• _WHAT NEEDS TO BE DONE_: Pull from the data below each line where the word "property" occurs, and copy it.

• _TASK INPUTS_:
### src/rtl/addsub_serial_ctrl_if.sv
// Request/result bundle for the byte-serial add/subtract sequencer.
// The master side issues operands and consumes results; the slave is the sequencer.
interface addsub_serial_ctrl_if #(
  parameter int NBYTES = 4
);
  localparam int W = 8 * NBYTES;

  logic         i_valid;
  logic         o_ready;
  logic [W-1:0] i_a;
  logic [W-1:0] i_b;
  logic         i_sub;
  logic         o_valid;
  logic         i_ready;
  logic [W-1:0] o_result;
  logic         o_cout;
  logic         o_ovf;
  logic         o_zero;
  logic         o_busy;

  modport master (
    output i_valid, i_a, i_b, i_sub, i_ready,
    input  o_ready, o_valid, o_result, o_cout, o_ovf, o_zero, o_busy
  );

  modport slave (
    input  i_valid, i_a, i_b, i_sub, i_ready,
    output o_ready, o_valid, o_result, o_cout, o_ovf, o_zero, o_busy
  );
endinterface

### src/rtl/addsub_serial_ctrl.sv
// Byte-serial add/subtract: one 8-bit slice reused NBYTES times, LSB first,
// with valid/ready on both sides and carry/borrow, overflow and zero flags.
module addsub_serial_ctrl #(
  parameter int NBYTES = 4
) (
  input  logic                 i_clk,
  input  logic                 i_rst_n,
  addsub_serial_ctrl_if.slave  bus
);
  localparam int W  = 8 * NBYTES;
  localparam int CW = (NBYTES > 1) ? $clog2(NBYTES) : 1;
  localparam logic [CW-1:0] LAST_BYTE = CW'(NBYTES - 1);

  typedef enum logic [1:0] {
    IDLE = 2'd0,
    CALC = 2'd1,
    DONE = 2'd2
  } state_t;

  state_t         state_reg, state_next;
  logic [CW-1:0]  cnt_reg, cnt_next;
  logic           carry_reg, carry_next;
  logic           sub_reg, sub_next;
  logic [W-1:0]   a_reg, a_next;
  logic [W-1:0]   b_reg, b_next;
  logic [W-1:0]   result_reg, result_next;
  logic           cout_reg, cout_next;
  logic           ovf_reg, ovf_next;
  logic           zero_reg, zero_next;

  logic [7:0]     a_lane [NBYTES];
  logic [7:0]     b_lane [NBYTES];
  logic [7:0]     a_byte;
  logic [7:0]     b_inv;
  logic [8:0]     slice_sum;
  logic           calc_en;

  assign calc_en = (state_reg == CALC);

  // Byte lanes of the operands, and the result lane written by the slice this cycle.
  genvar gi;
  generate
    for (gi = 0; gi < NBYTES; gi++) begin : g_lane
      assign a_lane[gi] = a_reg[gi*8 +: 8];
      assign b_lane[gi] = b_reg[gi*8 +: 8];
      assign result_next[gi*8 +: 8] = (calc_en && (cnt_reg == CW'(gi)))
                                      ? slice_sum[7:0]
                                      : result_reg[gi*8 +: 8];
    end
  endgenerate

  // Subtraction is A + ~B + 1; the +1 enters as the initial carry.
  assign a_byte    = a_lane[cnt_reg];
  assign b_inv     = b_lane[cnt_reg] ^ {8{sub_reg}};
  assign slice_sum = {1'b0, a_byte} + {1'b0, b_inv} + {8'd0, carry_reg};

  always_ff @(posedge i_clk or negedge i_rst_n) begin
    if (!i_rst_n) begin
      state_reg  <= IDLE;
      cnt_reg    <= '0;
      carry_reg  <= 1'b0;
      sub_reg    <= 1'b0;
      a_reg      <= '0;
      b_reg      <= '0;
      result_reg <= '0;
      cout_reg   <= 1'b0;
      ovf_reg    <= 1'b0;
      zero_reg   <= 1'b0;
    end else begin
      state_reg  <= state_next;
      cnt_reg    <= cnt_next;
      carry_reg  <= carry_next;
      sub_reg    <= sub_next;
      a_reg      <= a_next;
      b_reg      <= b_next;
      result_reg <= result_next;
      cout_reg   <= cout_next;
      ovf_reg    <= ovf_next;
      zero_reg   <= zero_next;
    end
  end

  always_comb begin
    state_next = state_reg;
    cnt_next   = cnt_reg;
    carry_next = carry_reg;
    sub_next   = sub_reg;
    a_next     = a_reg;
    b_next     = b_reg;
    cout_next  = cout_reg;
    ovf_next   = ovf_reg;
    zero_next  = zero_reg;

    case (state_reg)
      IDLE: begin
        if (bus.i_valid) begin
          a_next     = bus.i_a;
          b_next     = bus.i_b;
          sub_next   = bus.i_sub;
          carry_next = bus.i_sub;
          cnt_next   = '0;
          state_next = CALC;
        end
      end
      CALC: begin
        carry_next = slice_sum[8];
        cnt_next   = cnt_reg + 1'b1;
        if (cnt_reg == LAST_BYTE) begin
          cnt_next   = '0;
          state_next = DONE;
          // Raw carry becomes borrow when subtracting.
          cout_next  = slice_sum[8] ^ sub_reg;
          ovf_next   = (a_byte[7] == b_inv[7]) && (slice_sum[7] != a_byte[7]);
          // Lower bytes already hold this operation's result by the final edge.
          zero_next  = ~(|result_reg[W-9:0]) & ~(|slice_sum[7:0]);
        end
      end
      DONE: begin
        if (bus.i_ready) begin
          state_next = IDLE;
        end
      end
      default: begin
        state_next = IDLE;
      end
    endcase
  end

  assign bus.o_ready  = (state_reg == IDLE);
  assign bus.o_valid  = (state_reg == DONE);
  assign bus.o_busy   = (state_reg != IDLE);
  assign bus.o_result = result_reg;
  assign bus.o_cout   = cout_reg;
  assign bus.o_ovf    = ovf_reg;
  assign bus.o_zero   = zero_reg;

  a_done_holds: assert property (@(posedge i_clk) disable iff (!i_rst_n)
    (state_reg == DONE && !bus.i_ready) |=> (state_reg == DONE));

  a_calc_finishes: assert property (@(posedge i_clk) disable iff (!i_rst_n)
    (state_reg == CALC && cnt_reg == LAST_BYTE) |=> (state_reg == DONE));

endmodule
### src/flat_wrapper.sv
// flat-port wrapper written by rule: the top's interface ports become plain ports
module addsub_serial_ctrl_flat 
#(
  parameter int NBYTES = 4
)
  (i_clk, i_rst_n, bus_i_valid, bus_i_a, bus_i_b, bus_i_sub, bus_i_ready, bus_o_ready, bus_o_valid, bus_o_result, bus_o_cout, bus_o_ovf, bus_o_zero, bus_o_busy);
  addsub_serial_ctrl_if #(.NBYTES(NBYTES)) bus_i ();
  input  logic i_clk;
  input  logic i_rst_n;
  input wire logic [$bits(bus_i.i_valid)-1:0] bus_i_valid;
  input wire logic [$bits(bus_i.i_a)-1:0] bus_i_a;
  input wire logic [$bits(bus_i.i_b)-1:0] bus_i_b;
  input wire logic [$bits(bus_i.i_sub)-1:0] bus_i_sub;
  input wire logic [$bits(bus_i.i_ready)-1:0] bus_i_ready;
  output wire logic [$bits(bus_i.o_ready)-1:0] bus_o_ready;
  output wire logic [$bits(bus_i.o_valid)-1:0] bus_o_valid;
  output wire logic [$bits(bus_i.o_result)-1:0] bus_o_result;
  output wire logic [$bits(bus_i.o_cout)-1:0] bus_o_cout;
  output wire logic [$bits(bus_i.o_ovf)-1:0] bus_o_ovf;
  output wire logic [$bits(bus_i.o_zero)-1:0] bus_o_zero;
  output wire logic [$bits(bus_i.o_busy)-1:0] bus_o_busy;
  assign bus_i.i_valid = bus_i_valid;
  assign bus_i.i_a = bus_i_a;
  assign bus_i.i_b = bus_i_b;
  assign bus_i.i_sub = bus_i_sub;
  assign bus_i.i_ready = bus_i_ready;
  assign bus_o_ready = bus_i.o_ready;
  assign bus_o_valid = bus_i.o_valid;
  assign bus_o_result = bus_i.o_result;
  assign bus_o_cout = bus_i.o_cout;
  assign bus_o_ovf = bus_i.o_ovf;
  assign bus_o_zero = bus_i.o_zero;
  assign bus_o_busy = bus_i.o_busy;
  addsub_serial_ctrl #(.NBYTES(NBYTES)) u_core (.i_clk(i_clk), .i_rst_n(i_rst_n), .bus(bus_i));
endmodule
### config.mk
export PLATFORM = sky130hd
export DESIGN_NAME = addsub_serial_ctrl_flat
export DESIGN_NICKNAME = d
export VERILOG_FILES = /design/src/rtl/addsub_serial_ctrl_if.sv /design/src/rtl/addsub_serial_ctrl.sv /design/src/flat_wrapper.sv
export SDC_FILE = /design/constraint.sdc
export NUM_CORES = 1
export LEC_CHECK = 0
export ABC_AREA = 1
export CAP_MARGIN = 20
export CORE_MARGIN = 2
export CORE_UTILIZATION = 50
export DETAILED_ROUTE_END_ITERATION = 6
export PLACE_DENSITY = 0.83
export SETUP_SLACK_MARGIN = 0.02
export SYNTH_ARGS = -nofsm -noshare
export SYNTH_HDL_FRONTEND = slang
export SYNTH_SLANG_ARGS = --single-unit
### constraint.sdc
create_clock -name i_clk -period 3.4 [get_ports i_clk]
set_input_delay 0.51 -clock i_clk [delete_from_list [all_inputs] [get_ports i_clk]]
set_output_delay 0.51 -clock i_clk [all_outputs]
set_load 0.1 [all_outputs]
==> summary.txt <==
Yosys
  • Netlist Area Pre-Place: ~5000 um2
  • Unique cell type count in the Yosys netlist: 30
  • Post-synthesis register bit count: about 110
  • Complex-gate fraction of the synthesized area: 0.0876
  • Synthesis Warnings: 0
  • Cell count after synthesis: 644
  • Synth Area in Simple Gates: 0.289
  • Xor/xnor share of the synthesized area: 0.0136
  • Most frequent cell after synthesis: nand2_1
  • Synth cell count leaders: 294 x nand2_1, 105 x dfrtp_1, 50 x nor2_1
  • Top post-synthesis cells by area: dfrtp_1 51%, nand2_1 21%, nor2_1 3.6%
  • Post-synth top area share: 0.510
  • Post-synth EDFFs: 0
  • Cell taking the most area after synthesis: dfrtp_1
  • Sequential cell area fraction in the yosys report: 0.510
  • Largest family of logic cells by synthesized area: simple AND/OR/NAND/NOR gates
  • Top_reg_cell synth: dfrtp_1
  • Post-synthesis async set-or-reset flop share: 1.00
  • Avg Inst Size Synth: 8.00 um2
  • Adder-cell area share of the yosys netlist: 0.0345
  • Syn nets: just over 700
  • Post-synthesis mux area share: 0

Timing
  • Slew @ Worst Pin: 977 ps
  • RSZ-0062 raised after global routing: no
  • Final Hold Viols: 0
  • Clock Skew: 12.6 ps
  • Setup TNS: 0 ps
  • Worst slew margin: 0.346
  • Final setup violating endpoints: 0
  • Max frequency: 346 MHz
  • Fin crit share: 0.850
  • Min Tclk post-route: 2890 ps
  • Max-slew violation count: 0

Critical path
  • Worst r2r src: u_core.cnt_reg[1]
  • Req. time, crit path: 3710 ps
  • CP Data Arrival Time: 3200 ps
  • CP Launch Type: flip-flop
  • Cells on worst reg2reg path: 14
  • CP Max Fanout: 20
  • CP Capture Type: flip-flop
  • Critical R2R Capture: u_core.bus.o_zero
  • R2r setup slk: 510 ps
  • Critical path type: reg2reg

Placement
  • Placer Congestion: 0.881
  • DP HPWL: 9.00 mm
  • Number of port buffers: 106

Finish
  • Layout area overhead: 24.3%
  • Fill cells: 880
  • Diode count: 0
  • Final layout net count: 821
  • Layout cells sized above 1: 0.0646

Global route
  • Overflow after GRT: 0
  • Initial antenna violation count: 0
  • GR Util All Layers: 0.227
  • Largest net degree at the start of global routing: 86
  • Number of global-route vias before repair: 4287
  • Global-route wire length before repair: slightly above 20 mm

Outcome
  • Status: completed

Clocking
  • CTS tree: done
  • CTS buffer count: 9
  • Clock sink count: 105
  • H-tree depth: 3
  • Total setup buffers inserted after CTS: 0
  • Clock latency on the worst-skew pair: 370 ps
  • CTS max path bufs: 2
  • Root buffer cell: clkbuf_8
  • CTS resizes: 0
  • Worst-path clk slew: ~110 ps
  • Cts hold-fix bufs: 0

Floorplanning
  • Top-Level Pins: 107
  • Number of placement rows: 37
  • Starting Density: 0.506
  • Core area: 10200 um2
  • Die W: between 100 and 150 um
  • Die ar.: 11100 um2
  • Die Span Y: 106 um

Routing
  • Post-Route WL: 12.2 mm
  • DRC: 0
  • Vias/cell: 5.08
  • Avg WL per Cell: 13.9 um
  • Initial drt markers: roughly 220
  • Vias: 4464
  • Antenna viol nets, final: 0
  • Drt pass-1 iters: 5

Flow run
  • Max-cap violations: 0

Hold path
  • Worst Hold Class: in2async
[worst max-delay path by stage]
stage	start	end	slack, ps	cells past startpoint
6_report	u_core.cnt_reg[1]	u_core.bus.o_zero	510	14
3_3_place_gp	u_core.cnt_reg[1]	u_core.bus.o_zero	700	14
3_5_place_dp	u_core.cnt_reg[1]	u_core.bus.o_zero	610	14
2_1_floorplan	u_core.cnt_reg[0]	u_core.bus.o_zero	870	15
4_1_cts	u_core.cnt_reg[1]	u_core.bus.o_zero	550	14
5_1_grt	u_core.cnt_reg[1]	u_core.bus.o_zero	160	17
[cell type report]
cell class,instances,area [um2],area share
Timing Repair Buffer,113,1120,0.175
Tap cell,136,170,0.0266
Multi-Input combinational cell,477,2190,0.341
Clock inverter,6,50.0,0.00781
Clock buffer,9,124,0.0193
Inverter,33,124,0.0193
Sequential cell,105,2630,0.410
[cells by family (layout without fill, tap and decap cells)]
family                   Yosys count  after routing
adder cells (fa/ha/maj)           13             13
AND/OR/NAND/NOR                  377            377
flip-flops                       105            105
buffers and inverters             62            161
XOR/XNOR                           8              8
AO/OA/AOI/OAI                     79             79
[cells in the final DEF (no fill, tap or decap), types with 2 or more instances in the layout]
cell             count
a21oi_1              4
a21oi_2              2
buf_4               10
clkbuf_8             9
clkdlybuf4s50_1    102
dfrtp_1            105
fa_1                 2
ha_1                11
inv_1               28
inv_2                4
inv_6                3
nand2_1            294
nand2_2              9
nand3_1             17
nand4_1              2
nor2_1              50
nor2_4               2
o21ai_0             37
o21ai_1             13
o21ai_2              5
o22ai_1             14
xor2_1               8
[worst max-delay path, cell delays in order, from the launching register on]
cell and delay (ps):
dfrtp_1 380, clkinv_1 420, o21ai_0 220, o22ai_1 110, xor2_1 170, fa_1 430
inv_1 100, fa_1 430, nor2_1 110, nand2_1 80, nor2_1 90, nand3_1 80
nor2_1 100, nand2_1 60, nand2_1 50
[routing by layer]
metal	wire, um	GRT usage
met1	5570	0.309
met2	5750	0.372
met3	659	0.0340
met4	259	0.0808
met5	0	0
[metrics by stage]
stage	utilization	std cells	setup WS [ps]	hold WS, ps	instance area, um2
after floorplan	-	644	875	214	5150
after global placement	0.609	863	700	459	6200
after detailed placement	0.609	863	605	463	6200
after CTS	0.626	878	547	360	6380
after global routing	0.629	879	163	66.4	6410
final	0.629	879	510	50.2	6410
Power is left out: the tool's default activity adds up to more than one toggle a clock period on the data nets, which glitch-free logic cannot reach.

• _TASK OUTPUT_:
  a_done_holds: assert property (@(posedge i_clk) disable iff (!i_rst_n)
  a_calc_finishes: assert property (@(posedge i_clk) disable iff (!i_rst_n)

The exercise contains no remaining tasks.